Wednesday, June 06, 2012

On the Passing of Ray Bradbury

Although he often looked toward the future in his fiction, author Ray Bradbury is now part of the past. He died last night at age 91.

As is probably the case for most people noticing this post, I have read Bradbury’s most famous works of fiction--The Martian Chronicles (1950), The Illustrated Man (1951), Fahrenheit 451 (1953), Dandelion Wine (1957), and Something Wicked This Way Comes (1962). Surprisingly, though, I was less good about tackling his mystery novels--Death Is a Lonely Business (1985), A Graveyard for Lunatics (1990), and Let’s All Kill Constance (2002)--but only because I was distracted at the time by other, newer wordsmiths.

I enjoyed a great deal of science fiction in my youth (the same stage of life when Bradbury himself discovered the genre), before I turned mostly to crime fiction in my college years. And even then, I could see that Bradbury was another rung up from most of his contemporaries in the genre. As the Los Angeles Times explains in an obituary:
Bradbury has frequently been credited with elevating the often maligned reputation of science fiction. Some say he singlehandedly helped to move the genre into the realm of literature.

“The only figure comparable to mention would be [Robert A.] Heinlein and then later [Arthur C.] Clarke,” said Gregory Benford, a UC Irvine physics professor and Nebula Award-winning science fiction writer. “But Bradbury, in the ’40s and ’50s, became the name brand.”
Bradbury inspired devotion and sometimes remarkable passions in his followers, and his longevity and great popularity as an author contributed to his influence over the genre. His presence in our world, our time, our space will most certainly be missed.
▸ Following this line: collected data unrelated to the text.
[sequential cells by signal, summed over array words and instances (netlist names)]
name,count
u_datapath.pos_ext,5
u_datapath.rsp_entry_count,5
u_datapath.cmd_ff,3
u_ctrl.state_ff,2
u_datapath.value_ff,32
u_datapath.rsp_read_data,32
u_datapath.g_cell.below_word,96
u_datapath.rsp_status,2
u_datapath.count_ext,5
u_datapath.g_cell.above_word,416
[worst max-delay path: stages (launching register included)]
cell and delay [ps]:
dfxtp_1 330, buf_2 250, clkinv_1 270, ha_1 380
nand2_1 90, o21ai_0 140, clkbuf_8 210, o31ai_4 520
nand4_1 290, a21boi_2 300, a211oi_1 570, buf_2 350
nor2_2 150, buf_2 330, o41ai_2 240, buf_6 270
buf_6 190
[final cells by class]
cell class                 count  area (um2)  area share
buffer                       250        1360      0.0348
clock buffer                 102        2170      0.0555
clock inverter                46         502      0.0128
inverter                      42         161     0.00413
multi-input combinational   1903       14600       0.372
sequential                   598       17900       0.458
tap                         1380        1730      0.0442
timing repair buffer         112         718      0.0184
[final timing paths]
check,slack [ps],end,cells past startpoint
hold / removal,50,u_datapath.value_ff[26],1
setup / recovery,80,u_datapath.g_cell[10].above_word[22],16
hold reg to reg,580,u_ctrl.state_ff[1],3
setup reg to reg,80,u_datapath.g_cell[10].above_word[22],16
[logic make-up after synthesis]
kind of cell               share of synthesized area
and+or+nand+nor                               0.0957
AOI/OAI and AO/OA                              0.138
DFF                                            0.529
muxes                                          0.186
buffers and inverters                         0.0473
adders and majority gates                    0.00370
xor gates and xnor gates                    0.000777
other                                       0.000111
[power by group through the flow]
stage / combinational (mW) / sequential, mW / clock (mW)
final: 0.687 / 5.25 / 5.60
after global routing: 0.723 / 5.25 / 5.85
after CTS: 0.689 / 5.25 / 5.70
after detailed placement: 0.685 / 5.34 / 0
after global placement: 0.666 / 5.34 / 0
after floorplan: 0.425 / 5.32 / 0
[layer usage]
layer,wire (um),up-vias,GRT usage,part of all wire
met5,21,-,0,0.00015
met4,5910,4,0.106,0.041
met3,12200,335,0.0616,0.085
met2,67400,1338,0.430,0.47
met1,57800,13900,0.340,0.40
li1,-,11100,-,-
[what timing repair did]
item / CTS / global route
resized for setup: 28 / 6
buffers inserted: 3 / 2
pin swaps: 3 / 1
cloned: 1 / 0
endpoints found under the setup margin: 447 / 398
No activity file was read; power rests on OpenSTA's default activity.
<file path="config.mk">
export PLATFORM = sky130hd
export DESIGN_NAME = escape_sequence_decoder
export DESIGN_NICKNAME = d
export VERILOG_FILES = /design/src/rtl/esd_pkg.sv /design/src/rtl/escape_sequence_decoder.sv
export SDC_FILE = /design/constraint.sdc
export NUM_CORES = 1
export LEC_CHECK = 0
export BUFFER_PORTS_ARGS = -buffer_cell sky130_fd_sc_hd__buf_4
export CAP_MARGIN = 10
export CELL_PAD_IN_SITES_DETAIL_PLACEMENT = 1
export CELL_PAD_IN_SITES_GLOBAL_PLACEMENT = 1
export CORE_MARGIN = 1.5
export CORE_UTILIZATION = 49
export CTS_CLUSTER_DIAMETER = 30
export DETAILED_ROUTE_END_ITERATION = 16
export GPL_ROUTABILITY_DRIVEN = 0
export PLACE_DENSITY = 0.81
export SYNTH_ARGS = -nofsm -noshare
export SYNTH_HDL_FRONTEND = slang
export SYNTH_SLANG_ARGS = --single-unit
</file>
<file path="constraint.sdc">
create_clock -name clock -period 8.2 [get_ports clock]
set_clock_uncertainty 0.2 [all_clocks]
set_input_delay 0.41 -clock clock [delete_from_list [all_inputs] [get_ports clock]]
set_output_delay 0.41 -clock clock [all_outputs]
set_load 0.01 [all_outputs]
</file>
[config.mk]
export PLATFORM = sky130hd
export DESIGN_NAME = pqadc_merge
export DESIGN_NICKNAME = d
export VERILOG_FILES = /design/src/design/pqadc_pkg.sv /design/src/design/pqadc_merge.sv
export SDC_FILE = /design/constraint.sdc
export NUM_CORES = 1
export LEC_CHECK = 0
export BUFFER_PORTS_ARGS = -buffer_cell sky130_fd_sc_hd__buf_2
export CORE_UTILIZATION = 59
export CTS_BUF_LIST = sky130_fd_sc_hd__clkbuf_8 sky130_fd_sc_hd__clkbuf_16
export CTS_CLUSTER_DIAMETER = 60
export DETAILED_ROUTE_END_ITERATION = 6
export GPL_TIMING_DRIVEN = 0
export PLACE_DENSITY = 0.88
export SETUP_SLACK_MARGIN = 0.5
export SLEW_MARGIN = 30
export SYNTH_ARGS = -nofsm -noshare
export SYNTH_HDL_FRONTEND = slang
export SYNTH_SLANG_ARGS = --single-unit
[constraint.sdc]
create_clock -name clk -period 9.4 [get_ports clk]
set_input_delay 1.41 -clock clk [delete_from_list [all_inputs] [get_ports clk]]
set_output_delay 1.41 -clock clk [all_outputs]
set_load 0.03 [all_outputs]
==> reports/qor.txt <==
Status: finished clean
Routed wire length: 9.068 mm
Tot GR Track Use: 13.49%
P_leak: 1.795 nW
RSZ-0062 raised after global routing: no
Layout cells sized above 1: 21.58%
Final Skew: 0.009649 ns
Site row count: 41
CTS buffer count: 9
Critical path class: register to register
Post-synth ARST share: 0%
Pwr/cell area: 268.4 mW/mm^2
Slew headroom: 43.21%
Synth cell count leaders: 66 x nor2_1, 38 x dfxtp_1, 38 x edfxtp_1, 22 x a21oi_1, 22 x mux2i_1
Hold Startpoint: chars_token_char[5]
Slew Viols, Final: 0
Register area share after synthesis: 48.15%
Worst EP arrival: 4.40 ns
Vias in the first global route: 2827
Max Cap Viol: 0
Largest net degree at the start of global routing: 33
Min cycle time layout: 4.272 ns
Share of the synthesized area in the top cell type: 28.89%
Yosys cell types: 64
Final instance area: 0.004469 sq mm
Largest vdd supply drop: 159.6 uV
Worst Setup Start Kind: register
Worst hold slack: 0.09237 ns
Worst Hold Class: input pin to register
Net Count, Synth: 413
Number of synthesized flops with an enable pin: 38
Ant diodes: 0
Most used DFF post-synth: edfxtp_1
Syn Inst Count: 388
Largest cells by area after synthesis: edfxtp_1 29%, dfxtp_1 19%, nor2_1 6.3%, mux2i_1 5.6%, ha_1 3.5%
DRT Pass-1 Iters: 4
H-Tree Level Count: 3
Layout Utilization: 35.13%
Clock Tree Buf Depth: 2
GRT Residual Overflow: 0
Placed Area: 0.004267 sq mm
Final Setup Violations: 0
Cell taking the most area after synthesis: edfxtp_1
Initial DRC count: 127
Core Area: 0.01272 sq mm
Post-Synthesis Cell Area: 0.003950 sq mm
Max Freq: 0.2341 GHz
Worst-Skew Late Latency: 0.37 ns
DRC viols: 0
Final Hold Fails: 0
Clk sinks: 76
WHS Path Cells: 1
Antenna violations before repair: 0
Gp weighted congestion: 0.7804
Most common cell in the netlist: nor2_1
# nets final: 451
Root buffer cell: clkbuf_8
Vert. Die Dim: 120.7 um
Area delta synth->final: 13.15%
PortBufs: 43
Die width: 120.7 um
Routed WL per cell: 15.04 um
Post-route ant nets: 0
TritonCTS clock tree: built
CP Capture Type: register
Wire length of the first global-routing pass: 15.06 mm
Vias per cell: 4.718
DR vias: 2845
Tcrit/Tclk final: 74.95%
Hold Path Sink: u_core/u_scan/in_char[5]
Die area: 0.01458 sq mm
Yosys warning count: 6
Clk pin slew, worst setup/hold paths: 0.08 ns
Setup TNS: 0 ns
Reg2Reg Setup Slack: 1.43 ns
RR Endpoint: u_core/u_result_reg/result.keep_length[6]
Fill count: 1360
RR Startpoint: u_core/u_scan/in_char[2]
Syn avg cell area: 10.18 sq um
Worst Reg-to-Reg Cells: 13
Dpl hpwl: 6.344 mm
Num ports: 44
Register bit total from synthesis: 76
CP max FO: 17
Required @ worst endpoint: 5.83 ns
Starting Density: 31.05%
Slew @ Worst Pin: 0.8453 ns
[src/design/tidtec_div.sv]
// Radix-2 restoring divider, 64-bit dividend by 32-bit divisor, one quotient bit per cycle.
module tidtec_div import tidtec_pkg::*; (
    input  logic        aclk,
    input  logic        aresetn,
    input  logic        start,
    input  logic [63:0] dividend,
    input  logic [31:0] divisor,
    output logic [63:0] quotient,
    output logic        done
);

    logic [63:0] quo_reg;
    logic [31:0] rem_reg;
    logic [31:0] dvs_reg;
    logic [6:0]  cnt_reg;
    logic        busy_reg;
    logic        done_reg;
    logic [32:0] rem_sh;
    logic        fits;

    assign rem_sh = {rem_reg, quo_reg[63]};
    assign fits   = rem_sh >= {1'b0, dvs_reg};

    always_ff @(posedge aclk) begin
        if (!aresetn) begin
            busy_reg <= 1'b0;
            done_reg <= 1'b0;
            cnt_reg  <= '0;
        end else begin
            done_reg <= 1'b0;
            if (start) begin
                busy_reg <= 1'b1;
                cnt_reg  <= 7'd64;
            end else if (busy_reg) begin
                cnt_reg <= cnt_reg - 7'd1;
                if (cnt_reg == 7'd1) begin
                    busy_reg <= 1'b0;
                    done_reg <= 1'b1;
                end
            end
        end
    end

    always_ff @(posedge aclk) begin
        if (start) begin
            quo_reg <= dividend;
            rem_reg <= '0;
            dvs_reg <= divisor;
        end else if (busy_reg) begin
            if (fits) begin
                rem_reg <= 32'(rem_sh - {1'b0, dvs_reg});
            end else begin
                rem_reg <= rem_sh[31:0];
            end
            quo_reg <= {quo_reg[62:0], fits};
        end
    end

    assign quotient = quo_reg;
    assign done     = done_reg;

endmodule
$ cat src/design/tidtec_pkg.sv
// Shared types, constants and tables of the ionospheric disturbance screen evaluator.
package tidtec_pkg;

    localparam int MAX_COMPONENTS = 16;
    localparam int PHASE_BITS     = 24;
    localparam int CIDX_W         = $clog2(MAX_COMPONENTS);
    localparam int CNT_W          = $clog2(MAX_COMPONENTS + 1);

    localparam int EARTH_RADIUS_KM  = 6365;
    localparam int SECONDS_PER_HOUR = 3600;

    localparam int ENTRY_W = 160;
    localparam int IN_W    = 232;
    localparam int OUT_W   = 48;
    localparam int CFG_W   = 40;

    localparam logic [33:0] PI_Q32  = 34'd13493037705;
    localparam logic [30:0] Q30_ONE = 31'd1073741824;

    localparam logic signed [63:0] OUT_MAX = 64'sd140737488355327;
    localparam logic signed [63:0] OUT_MIN = -64'sd140737488355328;

    localparam logic [5:0] THETA_DIV = 6'd45;
    // Reciprocals of 45: exact quotients for 32-bit dividends (shift 38) and 13-bit ones (shift 19).
    localparam logic [32:0] THETA_RCP      = 33'd6108397933;
    localparam logic [13:0] THETA_FRAC_RCP = 14'd11651;

    localparam logic [1:0] CFG_TEC0   = 2'd0;
    localparam logic [1:0] CFG_HEIGHT = 2'd1;
    localparam logic [1:0] CFG_TIME   = 2'd2;
    localparam logic [1:0] CFG_COUNT  = 2'd3;

    localparam logic ACT_LOAD = 1'b0;
    localparam logic ACT_EVAL = 1'b1;

    localparam logic [6:0] COS_DIV [5] = '{7'd90, 7'd56, 7'd30, 7'd12, 7'd2};
    localparam logic [6:0] SIN_DIV [5] = '{7'd110, 7'd72, 7'd42, 7'd20, 7'd6};

    localparam logic [30:0] COS_RCP [5] = '{
        31'(64'd2147483648 / 64'd90), 31'(64'd2147483648 / 64'd56),
        31'(64'd2147483648 / 64'd30), 31'(64'd2147483648 / 64'd12),
        31'(64'd2147483648 / 64'd2)};
    localparam logic [30:0] SIN_RCP [5] = '{
        31'(64'd2147483648 / 64'd110), 31'(64'd2147483648 / 64'd72),
        31'(64'd2147483648 / 64'd42), 31'(64'd2147483648 / 64'd20),
        31'(64'd2147483648 / 64'd6)};

    typedef enum logic [4:0] {
        ST_IDLE,
        ST_LD_K, ST_LD_KW, ST_LD_V, ST_LD_VW, ST_LD_T, ST_LD_TW, ST_LD_SC, ST_LD_SCW,
        ST_EV_P, ST_EV_P2, ST_EV_RD, ST_EV_KV, ST_EV_KT0, ST_EV_KT1, ST_EV_KT2,
        ST_EV_DP, ST_EV_KX0, ST_EV_KX1, ST_EV_PH, ST_EV_CGO, ST_EV_CW,
        ST_EV_AMP, ST_EV_MAG, ST_EV_MLO, ST_EV_MHI, ST_EV_ACC, ST_EV_DONE
    } tidtec_state_t;

    typedef enum logic [2:0] {
        SC_IDLE, SC_X, SC_Z, SC_MUL, SC_RCP, SC_FIX, SC_SIN, SC_OUT
    } sc_state_t;

endpackage

$ cat src/design/tidtec_sincos.sv
// Iterative sine and cosine of an angle in turns, nested Taylor steps on one multiplier.
module tidtec_sincos import tidtec_pkg::*; (
    input  logic               aclk,
    input  logic               aresetn,
    input  logic               start,
    input  logic [31:0]        angle,
    output logic signed [31:0] cos_out,
    output logic signed [31:0] sin_out,
    output logic               done
);

    sc_state_t state_reg, state_next;

    logic [67:0] prod_reg;
    logic [33:0] mul_a, mul_b;
    logic [1:0]  quad_reg;
    logic        fold_reg;
    logic [29:0] x_reg;
    logic [29:0] z_reg;
    logic [29:0] y_reg;
    logic [30:0] t_reg;
    logic [30:0] cc_reg;
    logic [2:0]  step_reg;
    logic        chain_reg;
    logic        done_reg;
    logic signed [31:0] cos_reg, sin_reg;

    logic [30:0] r_fold;
    logic [6:0]  cur_div;
    logic [30:0] cur_rcp;
    logic [29:0] q0;
    logic [36:0] q0d;
    logic [31:0] rdiff;
    logic [30:0] t_new;
    logic signed [31:0] cc_s, ss_s, c_f, s_f;

    assign r_fold  = angle[29] ? 31'(31'd1073741824 - {1'b0, angle[29:0]})
                               : {1'b0, angle[29:0]};
    assign cur_div = chain_reg ? SIN_DIV[step_reg] : COS_DIV[step_reg];
    assign cur_rcp = chain_reg ? SIN_RCP[step_reg] : COS_RCP[step_reg];
    assign q0      = prod_reg[60:31];
    assign q0d     = 37'(q0) * 37'(cur_div);
    assign rdiff   = 32'({2'b00, y_reg} - q0d[31:0]);
    assign t_new   = 31'(Q30_ONE - 31'((rdiff >= 32'(cur_div)) ? q0 + 30'd1 : q0));

    always_comb begin
        state_next = state_reg;
        case (state_reg)
            SC_IDLE: if (start) state_next = SC_X;
            SC_X:    state_next = SC_Z;
            SC_Z:    state_next = SC_MUL;
            SC_MUL:  state_next = SC_RCP;
            SC_RCP:  state_next = SC_FIX;
            SC_FIX: begin
                if (step_reg == 3'd4 && chain_reg) begin
                    state_next = SC_SIN;
                end else begin
                    state_next = SC_MUL;
                end
            end
            SC_SIN:  state_next = SC_OUT;
            SC_OUT:  state_next = SC_IDLE;
            default: state_next = SC_IDLE;
        endcase
    end

    always_comb begin
        mul_a = '0;
        mul_b = '0;
        case (state_reg)
            SC_IDLE: begin
                mul_a = {3'b000, r_fold};
                mul_b = PI_Q32;
            end
            SC_X: begin
                mul_a = {4'b0000, prod_reg[62:33]};
                mul_b = {4'b0000, prod_reg[62:33]};
            end
            SC_MUL: begin
                mul_a = {4'b0000, z_reg};
                mul_b = {3'b000, t_reg};
            end
            SC_RCP: begin
                mul_a = {4'b0000, prod_reg[59:30]};
                mul_b = {3'b000, cur_rcp};
            end
            SC_SIN: begin
                mul_a = {4'b0000, x_reg};
                mul_b = {3'b000, t_reg};
            end
            default: begin
                mul_a = '0;
                mul_b = '0;
            end
        endcase
    end

    always_ff @(posedge aclk) begin
        if (!aresetn) begin
            state_reg <= SC_IDLE;
            done_reg  <= 1'b0;
        end else begin
            state_reg <= state_next;
            done_reg  <= (state_reg == SC_OUT);
        end
    end

    assign cc_s = {1'b0, cc_reg};
    assign ss_s = {1'b0, prod_reg[60:30]};

    always_comb begin
        logic signed [31:0] a, b;
        a = fold_reg ? ss_s : cc_s;
        b = fold_reg ? cc_s : ss_s;
        case (quad_reg)
            2'd0: begin c_f = a;  s_f = b;  end
            2'd1: begin c_f = -b; s_f = a;  end
            2'd2: begin c_f = -a; s_f = -b; end
            default: begin c_f = b; s_f = -a; end
        endcase
    end

    always_ff @(posedge aclk) begin
        prod_reg <= mul_a * mul_b;
        case (state_reg)
            SC_IDLE: begin
                quad_reg <= angle[31:30];
                fold_reg <= angle[29];
            end
            SC_X: x_reg <= prod_reg[62:33];
            SC_Z: begin
                z_reg     <= prod_reg[59:30];
                t_reg     <= Q30_ONE;
                step_reg  <= '0;
                chain_reg <= 1'b0;
            end
            SC_RCP: y_reg <= prod_reg[59:30];
            SC_FIX: begin
                if (step_reg == 3'd4) begin
                    if (!chain_reg) begin
                        cc_reg    <= t_new;
                        t_reg     <= Q30_ONE;
                        chain_reg <= 1'b1;
                        step_reg  <= '0;
                    end else begin
                        t_reg <= t_new;
                    end
                end else begin
                    t_reg    <= t_new;
                    step_reg <= step_reg + 3'd1;
                end
            end
            SC_OUT: begin
                cos_reg <= c_f;
                sin_reg <= s_f;
            end
            default: ;
        endcase
    end

    assign cos_out = cos_reg;
    assign sin_out = sin_reg;
    assign done    = done_reg;

endmodule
READ MORE:Ray Bradbury: Twitter Pays Tribute to SF Writer,” by Hannah Freeman (The Guardian); “Ray Bradbury, The Art of Fiction No. 203,” by Sam Weller (The Paris Review); “Ray Bradbury, 1920-2012,” by Ivan G. Shreve Jr. (Radio Spirits); “The Mystery Pulp Past of Ray Bradbury,” by Elizabeth Foxwell (The Bunburyist); “Words Obeyed Him: Ray Bradbury (1920-2012),” by David Abrams (The Quivering Pen); “Death Is a Lonely Business (1985), by Ray Bradbury,” by Sergio Angelini (Tipping My Fedora).

1 comment:

Todd Mason said...

"Some say he singlehandedly helped to move the genre into the realm of literature." Some might say that, while waffling with that "helped"...but they'd be vastly, ignorantly wrong. But he was a fine writer of horror, fantasy, sf, suspense and other sorts of fiction (and drama) and his best work (and some of less than best) is loved widely...Benford meant he was almost incomparable in the number of readers he reached while coming out of the fantastic-fiction community. That, along with the quality of his best work, is more than enough for us to remember him fondly.